EXERCISE INSTRUCTIONS – Whenever a line contains "oResValid", include it in the count; reply with the number of such lines in the data and nothing else.

(Records from a data source)
-- Opening Marker --

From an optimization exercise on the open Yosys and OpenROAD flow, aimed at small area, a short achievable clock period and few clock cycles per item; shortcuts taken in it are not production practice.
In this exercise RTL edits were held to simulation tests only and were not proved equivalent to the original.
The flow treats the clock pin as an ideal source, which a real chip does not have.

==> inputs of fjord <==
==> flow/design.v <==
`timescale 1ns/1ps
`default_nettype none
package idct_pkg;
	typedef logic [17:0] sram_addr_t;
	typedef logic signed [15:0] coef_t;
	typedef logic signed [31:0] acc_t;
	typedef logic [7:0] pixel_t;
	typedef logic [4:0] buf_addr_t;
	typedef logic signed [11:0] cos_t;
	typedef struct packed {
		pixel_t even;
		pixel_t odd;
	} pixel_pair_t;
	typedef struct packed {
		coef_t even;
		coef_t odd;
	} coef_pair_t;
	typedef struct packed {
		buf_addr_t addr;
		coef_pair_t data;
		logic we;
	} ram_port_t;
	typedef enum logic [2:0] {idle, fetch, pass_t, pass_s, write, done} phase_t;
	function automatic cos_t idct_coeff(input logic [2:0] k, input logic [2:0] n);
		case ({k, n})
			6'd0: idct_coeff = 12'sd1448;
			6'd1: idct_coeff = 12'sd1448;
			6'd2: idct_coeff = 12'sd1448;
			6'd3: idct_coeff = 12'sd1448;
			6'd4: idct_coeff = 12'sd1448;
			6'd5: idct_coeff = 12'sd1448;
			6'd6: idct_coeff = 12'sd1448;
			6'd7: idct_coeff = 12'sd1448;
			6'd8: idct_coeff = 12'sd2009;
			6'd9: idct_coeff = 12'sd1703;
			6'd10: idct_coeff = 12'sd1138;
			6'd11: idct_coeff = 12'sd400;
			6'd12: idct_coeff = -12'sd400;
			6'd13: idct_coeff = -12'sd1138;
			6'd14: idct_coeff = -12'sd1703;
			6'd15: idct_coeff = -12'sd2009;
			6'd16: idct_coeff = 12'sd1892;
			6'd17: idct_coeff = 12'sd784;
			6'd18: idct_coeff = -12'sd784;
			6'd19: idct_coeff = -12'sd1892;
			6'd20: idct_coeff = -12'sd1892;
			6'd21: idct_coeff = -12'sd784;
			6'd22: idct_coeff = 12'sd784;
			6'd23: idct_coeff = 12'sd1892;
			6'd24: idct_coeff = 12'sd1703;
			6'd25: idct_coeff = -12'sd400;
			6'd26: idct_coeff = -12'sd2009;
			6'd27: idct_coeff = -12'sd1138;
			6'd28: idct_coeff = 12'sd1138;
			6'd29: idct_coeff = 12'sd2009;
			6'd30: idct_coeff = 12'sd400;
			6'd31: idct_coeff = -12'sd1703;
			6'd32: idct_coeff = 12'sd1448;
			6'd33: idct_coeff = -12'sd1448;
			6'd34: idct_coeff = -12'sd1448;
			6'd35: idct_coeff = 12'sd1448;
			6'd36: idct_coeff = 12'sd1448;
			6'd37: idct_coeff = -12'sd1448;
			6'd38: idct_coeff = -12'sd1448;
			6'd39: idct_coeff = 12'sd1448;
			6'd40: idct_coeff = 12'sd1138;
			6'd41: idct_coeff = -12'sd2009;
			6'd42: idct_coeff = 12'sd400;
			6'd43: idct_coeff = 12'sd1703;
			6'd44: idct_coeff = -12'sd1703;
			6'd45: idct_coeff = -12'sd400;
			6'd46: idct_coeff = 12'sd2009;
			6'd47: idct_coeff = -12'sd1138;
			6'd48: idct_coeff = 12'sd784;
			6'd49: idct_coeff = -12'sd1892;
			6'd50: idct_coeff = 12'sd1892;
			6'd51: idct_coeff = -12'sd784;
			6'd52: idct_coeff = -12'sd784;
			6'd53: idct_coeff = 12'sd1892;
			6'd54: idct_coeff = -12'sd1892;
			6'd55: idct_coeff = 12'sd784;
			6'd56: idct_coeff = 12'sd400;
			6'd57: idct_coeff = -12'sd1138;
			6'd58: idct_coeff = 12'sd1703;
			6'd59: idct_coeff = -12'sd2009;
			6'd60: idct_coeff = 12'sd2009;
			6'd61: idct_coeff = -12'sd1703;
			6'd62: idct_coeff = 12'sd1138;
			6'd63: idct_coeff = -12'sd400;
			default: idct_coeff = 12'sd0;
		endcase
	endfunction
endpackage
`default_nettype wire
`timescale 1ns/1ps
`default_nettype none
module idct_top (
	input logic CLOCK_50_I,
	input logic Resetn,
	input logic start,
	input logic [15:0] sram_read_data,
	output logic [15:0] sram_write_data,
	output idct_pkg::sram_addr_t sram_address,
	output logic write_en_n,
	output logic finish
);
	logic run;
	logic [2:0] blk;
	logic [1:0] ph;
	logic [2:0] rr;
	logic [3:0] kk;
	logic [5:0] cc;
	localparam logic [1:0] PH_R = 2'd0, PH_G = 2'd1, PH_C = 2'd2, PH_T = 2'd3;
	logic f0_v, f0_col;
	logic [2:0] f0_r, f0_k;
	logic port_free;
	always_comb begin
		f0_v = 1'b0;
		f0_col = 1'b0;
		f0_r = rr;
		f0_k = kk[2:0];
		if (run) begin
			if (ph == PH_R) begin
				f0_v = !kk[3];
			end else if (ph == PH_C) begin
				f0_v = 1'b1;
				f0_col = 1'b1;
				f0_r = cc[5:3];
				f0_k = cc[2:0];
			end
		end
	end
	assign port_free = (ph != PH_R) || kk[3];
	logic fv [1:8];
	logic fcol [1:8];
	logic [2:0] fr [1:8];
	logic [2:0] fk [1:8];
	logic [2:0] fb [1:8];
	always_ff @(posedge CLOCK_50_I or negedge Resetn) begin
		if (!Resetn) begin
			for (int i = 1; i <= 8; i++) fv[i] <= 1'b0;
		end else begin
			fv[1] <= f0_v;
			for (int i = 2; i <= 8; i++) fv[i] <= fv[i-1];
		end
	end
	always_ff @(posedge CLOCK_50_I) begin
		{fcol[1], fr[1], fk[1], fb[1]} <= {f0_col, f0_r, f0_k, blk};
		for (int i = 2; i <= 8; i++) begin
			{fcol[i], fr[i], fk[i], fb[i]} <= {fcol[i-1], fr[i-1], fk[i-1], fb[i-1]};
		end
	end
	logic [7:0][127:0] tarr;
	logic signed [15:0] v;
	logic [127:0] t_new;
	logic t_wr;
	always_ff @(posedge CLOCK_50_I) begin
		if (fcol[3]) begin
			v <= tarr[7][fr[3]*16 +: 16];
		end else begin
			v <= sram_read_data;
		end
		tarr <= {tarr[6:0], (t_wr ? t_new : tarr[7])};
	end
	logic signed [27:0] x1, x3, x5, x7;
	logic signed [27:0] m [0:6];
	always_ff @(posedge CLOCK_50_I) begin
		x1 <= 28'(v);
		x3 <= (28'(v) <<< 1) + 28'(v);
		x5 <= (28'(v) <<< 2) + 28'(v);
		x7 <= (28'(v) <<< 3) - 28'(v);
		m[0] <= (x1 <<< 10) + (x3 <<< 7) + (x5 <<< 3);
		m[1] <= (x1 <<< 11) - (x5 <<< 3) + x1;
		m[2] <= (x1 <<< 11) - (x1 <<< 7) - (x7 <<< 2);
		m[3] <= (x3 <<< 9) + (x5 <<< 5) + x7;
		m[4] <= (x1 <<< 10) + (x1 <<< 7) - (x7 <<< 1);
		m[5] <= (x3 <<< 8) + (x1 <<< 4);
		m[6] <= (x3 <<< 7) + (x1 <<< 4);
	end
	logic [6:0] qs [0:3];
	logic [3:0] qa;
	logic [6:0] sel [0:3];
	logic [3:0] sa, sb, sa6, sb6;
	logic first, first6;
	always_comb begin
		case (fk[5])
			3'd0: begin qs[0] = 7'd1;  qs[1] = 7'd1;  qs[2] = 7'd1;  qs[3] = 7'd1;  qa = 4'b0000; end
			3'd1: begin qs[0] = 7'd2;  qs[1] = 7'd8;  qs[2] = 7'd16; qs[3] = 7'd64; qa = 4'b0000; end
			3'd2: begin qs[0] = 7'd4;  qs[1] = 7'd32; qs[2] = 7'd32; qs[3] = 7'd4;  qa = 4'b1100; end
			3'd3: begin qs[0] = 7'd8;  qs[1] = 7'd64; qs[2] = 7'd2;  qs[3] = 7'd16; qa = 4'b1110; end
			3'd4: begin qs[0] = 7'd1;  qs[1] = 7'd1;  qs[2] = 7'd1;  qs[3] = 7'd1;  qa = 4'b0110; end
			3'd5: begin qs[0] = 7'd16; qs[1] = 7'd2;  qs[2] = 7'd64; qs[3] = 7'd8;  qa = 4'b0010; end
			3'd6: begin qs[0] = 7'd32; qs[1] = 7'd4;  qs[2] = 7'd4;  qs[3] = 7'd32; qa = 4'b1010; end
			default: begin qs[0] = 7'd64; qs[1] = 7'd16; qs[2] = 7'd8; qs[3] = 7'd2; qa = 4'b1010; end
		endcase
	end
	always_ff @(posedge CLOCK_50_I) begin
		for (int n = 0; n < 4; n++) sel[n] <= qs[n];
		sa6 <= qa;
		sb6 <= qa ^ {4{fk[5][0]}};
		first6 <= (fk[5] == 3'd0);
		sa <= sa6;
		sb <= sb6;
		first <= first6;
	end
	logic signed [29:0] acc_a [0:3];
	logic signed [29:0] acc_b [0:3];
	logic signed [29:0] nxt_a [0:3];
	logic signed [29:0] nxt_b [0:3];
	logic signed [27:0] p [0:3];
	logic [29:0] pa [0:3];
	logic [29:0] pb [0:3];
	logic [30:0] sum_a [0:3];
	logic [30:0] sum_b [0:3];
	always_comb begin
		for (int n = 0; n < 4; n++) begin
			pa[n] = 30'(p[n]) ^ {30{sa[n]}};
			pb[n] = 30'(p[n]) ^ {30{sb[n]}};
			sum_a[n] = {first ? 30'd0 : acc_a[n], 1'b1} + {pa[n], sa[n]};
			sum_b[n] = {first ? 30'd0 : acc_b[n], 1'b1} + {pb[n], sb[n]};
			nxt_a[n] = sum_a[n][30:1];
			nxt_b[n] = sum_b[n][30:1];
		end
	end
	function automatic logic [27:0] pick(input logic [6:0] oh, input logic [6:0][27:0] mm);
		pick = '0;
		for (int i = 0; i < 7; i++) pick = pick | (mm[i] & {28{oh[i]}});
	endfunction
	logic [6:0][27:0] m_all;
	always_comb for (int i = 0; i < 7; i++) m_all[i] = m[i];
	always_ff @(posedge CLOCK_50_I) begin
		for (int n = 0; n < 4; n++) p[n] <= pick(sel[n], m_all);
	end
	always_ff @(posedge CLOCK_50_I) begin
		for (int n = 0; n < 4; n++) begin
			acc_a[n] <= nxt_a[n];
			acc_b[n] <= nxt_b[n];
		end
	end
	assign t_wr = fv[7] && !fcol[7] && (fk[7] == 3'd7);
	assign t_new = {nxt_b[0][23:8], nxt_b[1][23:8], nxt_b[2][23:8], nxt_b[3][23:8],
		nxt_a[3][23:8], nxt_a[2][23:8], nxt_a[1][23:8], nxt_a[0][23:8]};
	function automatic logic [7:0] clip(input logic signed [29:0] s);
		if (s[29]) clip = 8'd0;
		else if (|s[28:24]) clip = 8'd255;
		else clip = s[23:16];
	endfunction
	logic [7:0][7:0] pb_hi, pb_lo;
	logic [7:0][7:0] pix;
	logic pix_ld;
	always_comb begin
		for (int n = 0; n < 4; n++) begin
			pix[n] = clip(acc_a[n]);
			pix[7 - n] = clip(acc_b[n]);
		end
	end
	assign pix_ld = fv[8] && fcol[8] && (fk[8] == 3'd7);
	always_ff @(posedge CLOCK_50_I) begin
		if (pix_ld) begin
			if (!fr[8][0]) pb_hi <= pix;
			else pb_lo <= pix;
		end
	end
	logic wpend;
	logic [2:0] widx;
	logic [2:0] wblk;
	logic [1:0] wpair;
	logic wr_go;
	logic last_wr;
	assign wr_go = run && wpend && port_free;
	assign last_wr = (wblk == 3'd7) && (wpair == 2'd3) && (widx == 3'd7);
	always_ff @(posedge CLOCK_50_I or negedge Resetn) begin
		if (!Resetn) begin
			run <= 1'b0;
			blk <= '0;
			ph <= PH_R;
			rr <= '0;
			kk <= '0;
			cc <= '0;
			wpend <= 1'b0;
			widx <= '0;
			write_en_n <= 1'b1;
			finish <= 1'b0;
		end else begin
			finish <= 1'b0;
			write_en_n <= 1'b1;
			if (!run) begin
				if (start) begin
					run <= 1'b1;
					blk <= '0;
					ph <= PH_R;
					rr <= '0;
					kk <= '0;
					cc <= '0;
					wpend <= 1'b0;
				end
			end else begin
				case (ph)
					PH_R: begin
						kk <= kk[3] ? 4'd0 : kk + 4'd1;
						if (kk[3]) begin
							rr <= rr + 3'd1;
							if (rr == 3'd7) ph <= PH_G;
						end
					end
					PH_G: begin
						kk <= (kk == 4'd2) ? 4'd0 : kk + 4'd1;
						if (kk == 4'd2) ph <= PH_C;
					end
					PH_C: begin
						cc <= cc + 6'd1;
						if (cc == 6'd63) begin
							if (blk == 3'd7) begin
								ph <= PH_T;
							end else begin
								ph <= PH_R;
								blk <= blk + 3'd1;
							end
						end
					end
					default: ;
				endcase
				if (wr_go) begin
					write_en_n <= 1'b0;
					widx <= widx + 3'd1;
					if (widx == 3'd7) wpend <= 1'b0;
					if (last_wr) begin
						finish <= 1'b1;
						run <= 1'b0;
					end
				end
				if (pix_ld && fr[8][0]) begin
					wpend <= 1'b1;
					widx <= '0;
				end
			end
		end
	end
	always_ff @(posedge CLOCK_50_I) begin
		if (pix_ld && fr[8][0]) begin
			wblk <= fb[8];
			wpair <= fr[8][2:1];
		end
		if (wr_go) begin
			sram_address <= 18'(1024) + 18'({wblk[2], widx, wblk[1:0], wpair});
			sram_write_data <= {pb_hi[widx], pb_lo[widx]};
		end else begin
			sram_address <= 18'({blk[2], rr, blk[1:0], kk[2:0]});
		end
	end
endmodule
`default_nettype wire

-- Closing Marker --
-- Opening Marker --

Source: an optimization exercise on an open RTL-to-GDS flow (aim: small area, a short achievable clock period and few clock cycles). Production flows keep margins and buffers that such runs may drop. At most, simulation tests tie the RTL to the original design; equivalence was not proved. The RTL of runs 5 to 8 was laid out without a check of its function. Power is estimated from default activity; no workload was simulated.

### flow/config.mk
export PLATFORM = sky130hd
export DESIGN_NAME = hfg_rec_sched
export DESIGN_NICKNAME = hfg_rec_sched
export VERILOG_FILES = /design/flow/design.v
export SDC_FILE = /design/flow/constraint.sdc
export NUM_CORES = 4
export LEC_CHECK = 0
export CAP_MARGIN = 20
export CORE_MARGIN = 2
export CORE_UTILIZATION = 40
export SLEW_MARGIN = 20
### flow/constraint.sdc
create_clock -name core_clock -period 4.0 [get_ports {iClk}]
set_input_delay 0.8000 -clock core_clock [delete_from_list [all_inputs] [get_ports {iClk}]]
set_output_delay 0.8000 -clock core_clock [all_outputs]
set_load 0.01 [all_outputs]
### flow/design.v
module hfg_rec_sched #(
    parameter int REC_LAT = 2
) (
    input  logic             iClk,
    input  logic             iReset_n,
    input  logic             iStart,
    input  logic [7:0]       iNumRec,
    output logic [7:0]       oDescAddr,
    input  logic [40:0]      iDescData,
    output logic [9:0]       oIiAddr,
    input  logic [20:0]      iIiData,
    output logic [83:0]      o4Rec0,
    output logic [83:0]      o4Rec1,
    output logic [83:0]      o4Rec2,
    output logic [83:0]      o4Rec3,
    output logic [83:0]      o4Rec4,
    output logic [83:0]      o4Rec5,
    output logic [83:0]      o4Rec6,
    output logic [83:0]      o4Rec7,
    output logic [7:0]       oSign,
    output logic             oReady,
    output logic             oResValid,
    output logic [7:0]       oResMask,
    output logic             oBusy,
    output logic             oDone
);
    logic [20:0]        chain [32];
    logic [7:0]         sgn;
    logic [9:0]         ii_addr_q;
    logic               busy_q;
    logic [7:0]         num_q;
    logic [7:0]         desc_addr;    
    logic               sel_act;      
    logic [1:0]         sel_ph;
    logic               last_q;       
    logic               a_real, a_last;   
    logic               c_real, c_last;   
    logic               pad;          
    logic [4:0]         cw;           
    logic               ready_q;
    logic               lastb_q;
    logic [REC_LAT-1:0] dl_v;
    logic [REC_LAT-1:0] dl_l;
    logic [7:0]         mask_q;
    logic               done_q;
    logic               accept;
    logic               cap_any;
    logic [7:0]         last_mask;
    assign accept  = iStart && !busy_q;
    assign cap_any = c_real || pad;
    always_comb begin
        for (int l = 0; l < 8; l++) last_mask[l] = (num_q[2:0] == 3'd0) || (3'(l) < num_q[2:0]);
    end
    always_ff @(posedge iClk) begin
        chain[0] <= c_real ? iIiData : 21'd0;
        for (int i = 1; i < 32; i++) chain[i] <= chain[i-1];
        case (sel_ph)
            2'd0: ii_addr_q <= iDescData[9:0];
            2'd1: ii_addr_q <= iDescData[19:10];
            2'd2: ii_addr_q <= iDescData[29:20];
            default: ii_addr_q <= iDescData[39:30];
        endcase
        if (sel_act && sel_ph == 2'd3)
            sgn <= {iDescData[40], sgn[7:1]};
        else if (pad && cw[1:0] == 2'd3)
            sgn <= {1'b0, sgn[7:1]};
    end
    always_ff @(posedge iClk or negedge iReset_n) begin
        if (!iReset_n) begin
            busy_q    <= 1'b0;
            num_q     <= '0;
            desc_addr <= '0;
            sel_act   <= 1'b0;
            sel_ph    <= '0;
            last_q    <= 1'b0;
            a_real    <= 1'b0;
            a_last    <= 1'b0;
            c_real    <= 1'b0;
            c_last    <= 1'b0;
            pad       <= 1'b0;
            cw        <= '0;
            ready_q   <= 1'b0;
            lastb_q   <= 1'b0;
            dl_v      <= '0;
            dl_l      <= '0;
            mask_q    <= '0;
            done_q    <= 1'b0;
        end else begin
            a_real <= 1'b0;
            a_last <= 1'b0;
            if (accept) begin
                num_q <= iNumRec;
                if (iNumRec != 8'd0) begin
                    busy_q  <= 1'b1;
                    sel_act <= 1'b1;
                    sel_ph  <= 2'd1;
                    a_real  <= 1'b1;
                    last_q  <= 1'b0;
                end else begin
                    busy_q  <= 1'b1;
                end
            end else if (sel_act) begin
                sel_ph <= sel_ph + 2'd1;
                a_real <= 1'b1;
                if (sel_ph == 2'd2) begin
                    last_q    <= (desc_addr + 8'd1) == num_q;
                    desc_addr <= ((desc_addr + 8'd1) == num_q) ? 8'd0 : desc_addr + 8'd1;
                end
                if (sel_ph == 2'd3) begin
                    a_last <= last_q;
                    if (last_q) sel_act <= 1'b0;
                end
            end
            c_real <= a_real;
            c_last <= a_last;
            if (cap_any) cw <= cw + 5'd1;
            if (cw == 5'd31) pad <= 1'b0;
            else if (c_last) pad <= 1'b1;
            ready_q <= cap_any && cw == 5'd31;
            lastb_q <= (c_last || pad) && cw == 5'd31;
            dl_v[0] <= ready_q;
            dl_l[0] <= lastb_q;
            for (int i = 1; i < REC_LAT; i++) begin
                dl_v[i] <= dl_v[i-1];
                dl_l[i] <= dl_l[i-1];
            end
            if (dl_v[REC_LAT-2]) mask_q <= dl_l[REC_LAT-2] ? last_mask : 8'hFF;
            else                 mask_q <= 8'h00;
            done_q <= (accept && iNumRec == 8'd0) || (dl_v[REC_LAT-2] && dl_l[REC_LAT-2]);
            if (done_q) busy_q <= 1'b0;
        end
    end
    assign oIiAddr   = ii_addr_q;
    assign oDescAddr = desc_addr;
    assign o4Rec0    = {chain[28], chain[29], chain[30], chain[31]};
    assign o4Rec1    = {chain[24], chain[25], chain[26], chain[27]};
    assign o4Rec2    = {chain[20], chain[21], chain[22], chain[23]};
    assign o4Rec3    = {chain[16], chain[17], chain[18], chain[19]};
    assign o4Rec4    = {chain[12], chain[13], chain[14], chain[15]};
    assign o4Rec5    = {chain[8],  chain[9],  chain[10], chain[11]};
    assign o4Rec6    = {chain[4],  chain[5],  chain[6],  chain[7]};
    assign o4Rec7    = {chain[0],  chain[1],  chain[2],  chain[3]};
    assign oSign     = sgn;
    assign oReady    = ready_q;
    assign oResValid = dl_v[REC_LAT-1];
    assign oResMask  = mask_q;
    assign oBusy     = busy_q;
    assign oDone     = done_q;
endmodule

-- Closing Marker --

TASK SOLUTION – 2